[Problem] Scan the records for the word "unsigned". Copy each line that includes it.

(Stored items)
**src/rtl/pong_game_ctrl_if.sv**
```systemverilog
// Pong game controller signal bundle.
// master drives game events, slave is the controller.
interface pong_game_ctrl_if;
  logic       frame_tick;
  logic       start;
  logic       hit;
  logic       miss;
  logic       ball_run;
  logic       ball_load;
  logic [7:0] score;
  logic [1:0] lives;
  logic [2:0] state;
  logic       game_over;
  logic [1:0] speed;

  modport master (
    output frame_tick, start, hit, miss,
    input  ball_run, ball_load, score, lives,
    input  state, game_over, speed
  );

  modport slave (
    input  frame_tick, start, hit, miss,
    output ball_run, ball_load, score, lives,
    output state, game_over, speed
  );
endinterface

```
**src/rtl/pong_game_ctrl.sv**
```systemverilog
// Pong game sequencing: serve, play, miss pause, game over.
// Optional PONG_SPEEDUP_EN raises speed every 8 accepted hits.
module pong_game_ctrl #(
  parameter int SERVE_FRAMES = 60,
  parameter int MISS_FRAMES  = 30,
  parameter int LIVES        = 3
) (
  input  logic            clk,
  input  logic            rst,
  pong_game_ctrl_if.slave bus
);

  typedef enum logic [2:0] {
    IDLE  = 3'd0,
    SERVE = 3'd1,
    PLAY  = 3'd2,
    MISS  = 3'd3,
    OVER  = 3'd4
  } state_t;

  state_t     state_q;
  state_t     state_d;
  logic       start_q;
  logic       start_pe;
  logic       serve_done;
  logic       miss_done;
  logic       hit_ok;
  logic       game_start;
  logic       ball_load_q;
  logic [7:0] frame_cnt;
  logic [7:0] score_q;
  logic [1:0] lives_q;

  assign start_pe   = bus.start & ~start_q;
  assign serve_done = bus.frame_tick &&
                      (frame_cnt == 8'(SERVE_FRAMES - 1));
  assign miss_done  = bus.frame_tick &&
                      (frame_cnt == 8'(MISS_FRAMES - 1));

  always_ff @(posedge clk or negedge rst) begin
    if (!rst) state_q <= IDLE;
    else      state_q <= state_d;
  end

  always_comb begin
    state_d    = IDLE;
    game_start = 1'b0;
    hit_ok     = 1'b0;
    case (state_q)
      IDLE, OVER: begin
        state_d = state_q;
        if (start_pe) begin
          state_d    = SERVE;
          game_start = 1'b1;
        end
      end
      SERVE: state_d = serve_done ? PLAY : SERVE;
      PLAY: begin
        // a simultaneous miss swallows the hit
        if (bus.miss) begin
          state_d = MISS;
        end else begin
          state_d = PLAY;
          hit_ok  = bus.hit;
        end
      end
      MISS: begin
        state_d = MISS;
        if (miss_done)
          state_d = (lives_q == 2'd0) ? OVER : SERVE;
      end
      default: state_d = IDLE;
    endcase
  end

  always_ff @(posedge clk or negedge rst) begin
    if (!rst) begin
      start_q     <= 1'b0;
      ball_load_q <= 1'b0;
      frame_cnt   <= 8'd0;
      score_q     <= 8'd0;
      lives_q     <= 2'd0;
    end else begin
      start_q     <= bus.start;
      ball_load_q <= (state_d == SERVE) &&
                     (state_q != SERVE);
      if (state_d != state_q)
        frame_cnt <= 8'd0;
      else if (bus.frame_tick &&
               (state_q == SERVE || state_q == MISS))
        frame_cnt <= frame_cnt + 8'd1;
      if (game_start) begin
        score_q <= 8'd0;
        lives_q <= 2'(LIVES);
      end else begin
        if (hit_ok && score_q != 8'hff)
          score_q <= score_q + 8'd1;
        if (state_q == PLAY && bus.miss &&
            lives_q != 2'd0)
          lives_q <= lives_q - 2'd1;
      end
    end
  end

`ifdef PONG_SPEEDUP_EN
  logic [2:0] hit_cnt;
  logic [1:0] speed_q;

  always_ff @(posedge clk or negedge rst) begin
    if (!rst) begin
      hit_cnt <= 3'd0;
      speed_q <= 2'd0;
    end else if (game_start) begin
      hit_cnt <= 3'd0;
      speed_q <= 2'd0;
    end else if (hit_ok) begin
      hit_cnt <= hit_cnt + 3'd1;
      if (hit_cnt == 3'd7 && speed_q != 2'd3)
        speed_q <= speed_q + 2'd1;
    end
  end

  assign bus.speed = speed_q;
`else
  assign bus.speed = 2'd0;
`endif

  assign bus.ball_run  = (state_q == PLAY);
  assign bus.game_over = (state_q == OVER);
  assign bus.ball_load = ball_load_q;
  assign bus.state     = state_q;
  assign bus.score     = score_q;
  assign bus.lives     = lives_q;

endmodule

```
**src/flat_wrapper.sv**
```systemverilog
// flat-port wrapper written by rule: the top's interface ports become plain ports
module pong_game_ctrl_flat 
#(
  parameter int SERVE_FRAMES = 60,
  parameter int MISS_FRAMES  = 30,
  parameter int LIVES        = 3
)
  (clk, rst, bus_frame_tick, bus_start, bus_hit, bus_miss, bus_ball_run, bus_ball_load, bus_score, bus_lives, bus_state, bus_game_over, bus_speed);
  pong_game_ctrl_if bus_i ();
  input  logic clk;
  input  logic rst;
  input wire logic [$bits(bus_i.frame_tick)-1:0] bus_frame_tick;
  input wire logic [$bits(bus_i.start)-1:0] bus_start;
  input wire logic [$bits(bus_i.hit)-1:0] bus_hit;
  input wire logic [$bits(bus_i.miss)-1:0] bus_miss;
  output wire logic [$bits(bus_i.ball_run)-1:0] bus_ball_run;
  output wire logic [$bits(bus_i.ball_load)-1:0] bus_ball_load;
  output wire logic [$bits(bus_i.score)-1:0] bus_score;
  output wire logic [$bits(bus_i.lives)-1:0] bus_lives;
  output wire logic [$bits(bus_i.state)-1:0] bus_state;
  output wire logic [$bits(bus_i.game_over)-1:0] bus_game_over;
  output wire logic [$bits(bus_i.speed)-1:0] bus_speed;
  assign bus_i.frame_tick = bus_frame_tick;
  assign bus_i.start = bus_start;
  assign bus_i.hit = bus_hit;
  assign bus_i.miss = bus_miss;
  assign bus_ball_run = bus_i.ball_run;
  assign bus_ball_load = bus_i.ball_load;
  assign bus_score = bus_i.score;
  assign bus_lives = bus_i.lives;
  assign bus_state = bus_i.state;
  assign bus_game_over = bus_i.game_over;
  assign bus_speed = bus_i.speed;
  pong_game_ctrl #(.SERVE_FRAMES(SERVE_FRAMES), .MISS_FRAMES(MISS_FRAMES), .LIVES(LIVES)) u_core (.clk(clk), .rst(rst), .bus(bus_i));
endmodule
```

* * *

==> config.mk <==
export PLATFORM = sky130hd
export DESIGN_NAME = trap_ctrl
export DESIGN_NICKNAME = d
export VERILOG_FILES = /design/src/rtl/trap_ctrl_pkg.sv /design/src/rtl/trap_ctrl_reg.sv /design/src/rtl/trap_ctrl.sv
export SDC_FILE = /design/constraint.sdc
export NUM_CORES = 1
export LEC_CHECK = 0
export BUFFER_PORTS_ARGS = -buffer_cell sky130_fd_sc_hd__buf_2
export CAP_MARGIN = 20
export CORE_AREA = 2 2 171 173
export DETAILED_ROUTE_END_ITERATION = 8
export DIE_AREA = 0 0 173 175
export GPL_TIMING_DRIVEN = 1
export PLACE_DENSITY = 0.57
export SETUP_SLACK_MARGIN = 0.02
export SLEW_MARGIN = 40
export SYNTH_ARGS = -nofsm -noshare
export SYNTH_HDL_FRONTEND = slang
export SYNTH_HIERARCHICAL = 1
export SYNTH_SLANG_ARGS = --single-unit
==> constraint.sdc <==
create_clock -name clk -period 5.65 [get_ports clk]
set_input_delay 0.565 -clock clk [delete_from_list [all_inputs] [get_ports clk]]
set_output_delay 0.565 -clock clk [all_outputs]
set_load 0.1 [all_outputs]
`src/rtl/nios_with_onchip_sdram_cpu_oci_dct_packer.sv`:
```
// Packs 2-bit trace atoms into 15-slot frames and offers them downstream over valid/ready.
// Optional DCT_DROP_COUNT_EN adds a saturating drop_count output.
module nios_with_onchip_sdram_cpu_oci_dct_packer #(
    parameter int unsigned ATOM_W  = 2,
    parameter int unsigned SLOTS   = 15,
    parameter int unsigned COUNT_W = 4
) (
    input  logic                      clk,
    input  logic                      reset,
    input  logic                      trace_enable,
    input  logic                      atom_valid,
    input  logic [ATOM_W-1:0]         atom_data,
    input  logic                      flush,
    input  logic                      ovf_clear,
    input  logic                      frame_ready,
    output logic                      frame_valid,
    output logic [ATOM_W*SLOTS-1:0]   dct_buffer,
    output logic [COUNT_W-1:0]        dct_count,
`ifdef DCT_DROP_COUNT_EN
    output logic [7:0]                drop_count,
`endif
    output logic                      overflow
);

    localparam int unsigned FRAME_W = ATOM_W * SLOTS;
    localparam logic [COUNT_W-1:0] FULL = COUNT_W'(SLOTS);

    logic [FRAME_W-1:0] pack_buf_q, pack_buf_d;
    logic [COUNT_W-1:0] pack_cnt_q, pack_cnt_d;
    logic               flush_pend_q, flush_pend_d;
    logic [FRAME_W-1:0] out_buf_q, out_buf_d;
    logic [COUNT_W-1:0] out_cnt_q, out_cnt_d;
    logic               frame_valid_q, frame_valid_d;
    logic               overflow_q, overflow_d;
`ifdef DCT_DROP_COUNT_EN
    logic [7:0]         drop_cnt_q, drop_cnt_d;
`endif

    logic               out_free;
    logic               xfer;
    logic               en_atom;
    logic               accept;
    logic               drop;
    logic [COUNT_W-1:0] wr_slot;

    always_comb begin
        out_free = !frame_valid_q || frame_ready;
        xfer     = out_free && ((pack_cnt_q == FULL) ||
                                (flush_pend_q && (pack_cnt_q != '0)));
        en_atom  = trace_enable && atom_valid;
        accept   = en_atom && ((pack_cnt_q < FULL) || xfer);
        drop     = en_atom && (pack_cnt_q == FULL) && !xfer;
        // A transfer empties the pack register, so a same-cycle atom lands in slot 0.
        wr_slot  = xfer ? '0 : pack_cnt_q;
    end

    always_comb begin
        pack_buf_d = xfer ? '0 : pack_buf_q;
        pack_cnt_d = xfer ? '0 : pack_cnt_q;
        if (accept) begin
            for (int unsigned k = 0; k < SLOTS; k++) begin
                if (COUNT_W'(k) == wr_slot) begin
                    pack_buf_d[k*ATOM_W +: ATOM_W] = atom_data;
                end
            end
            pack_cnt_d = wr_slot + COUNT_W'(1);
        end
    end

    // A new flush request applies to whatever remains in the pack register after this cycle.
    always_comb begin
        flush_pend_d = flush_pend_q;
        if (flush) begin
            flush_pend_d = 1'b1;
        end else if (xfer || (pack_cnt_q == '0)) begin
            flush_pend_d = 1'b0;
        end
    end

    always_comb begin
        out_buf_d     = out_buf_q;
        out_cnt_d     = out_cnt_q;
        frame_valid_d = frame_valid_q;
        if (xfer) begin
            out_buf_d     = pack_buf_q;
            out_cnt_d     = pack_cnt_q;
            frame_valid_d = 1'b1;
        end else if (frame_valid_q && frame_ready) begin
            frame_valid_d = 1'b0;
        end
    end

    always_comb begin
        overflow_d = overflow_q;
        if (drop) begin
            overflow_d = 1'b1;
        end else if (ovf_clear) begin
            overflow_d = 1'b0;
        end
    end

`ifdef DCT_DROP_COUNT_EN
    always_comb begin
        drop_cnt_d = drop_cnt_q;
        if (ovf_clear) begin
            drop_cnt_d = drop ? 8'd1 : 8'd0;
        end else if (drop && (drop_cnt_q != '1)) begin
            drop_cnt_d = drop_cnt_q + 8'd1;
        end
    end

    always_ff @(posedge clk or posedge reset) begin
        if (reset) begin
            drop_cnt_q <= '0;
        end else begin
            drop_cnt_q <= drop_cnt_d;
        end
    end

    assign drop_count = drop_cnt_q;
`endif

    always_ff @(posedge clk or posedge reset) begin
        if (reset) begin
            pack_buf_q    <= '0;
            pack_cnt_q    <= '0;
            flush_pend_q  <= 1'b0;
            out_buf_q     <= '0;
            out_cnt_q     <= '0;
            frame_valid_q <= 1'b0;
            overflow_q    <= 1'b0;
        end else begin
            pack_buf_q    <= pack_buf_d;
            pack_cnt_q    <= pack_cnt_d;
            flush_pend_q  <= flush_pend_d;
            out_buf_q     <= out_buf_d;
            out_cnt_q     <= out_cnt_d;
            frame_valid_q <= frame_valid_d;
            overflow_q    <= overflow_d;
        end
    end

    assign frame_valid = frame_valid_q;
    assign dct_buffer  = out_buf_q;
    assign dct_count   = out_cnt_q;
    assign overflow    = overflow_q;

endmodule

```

[Task result]
    parameter int unsigned ATOM_W  = 2,
    parameter int unsigned SLOTS   = 15,
    parameter int unsigned COUNT_W = 4
    localparam int unsigned FRAME_W = ATOM_W * SLOTS;
            for (int unsigned k = 0; k < SLOTS; k++) begin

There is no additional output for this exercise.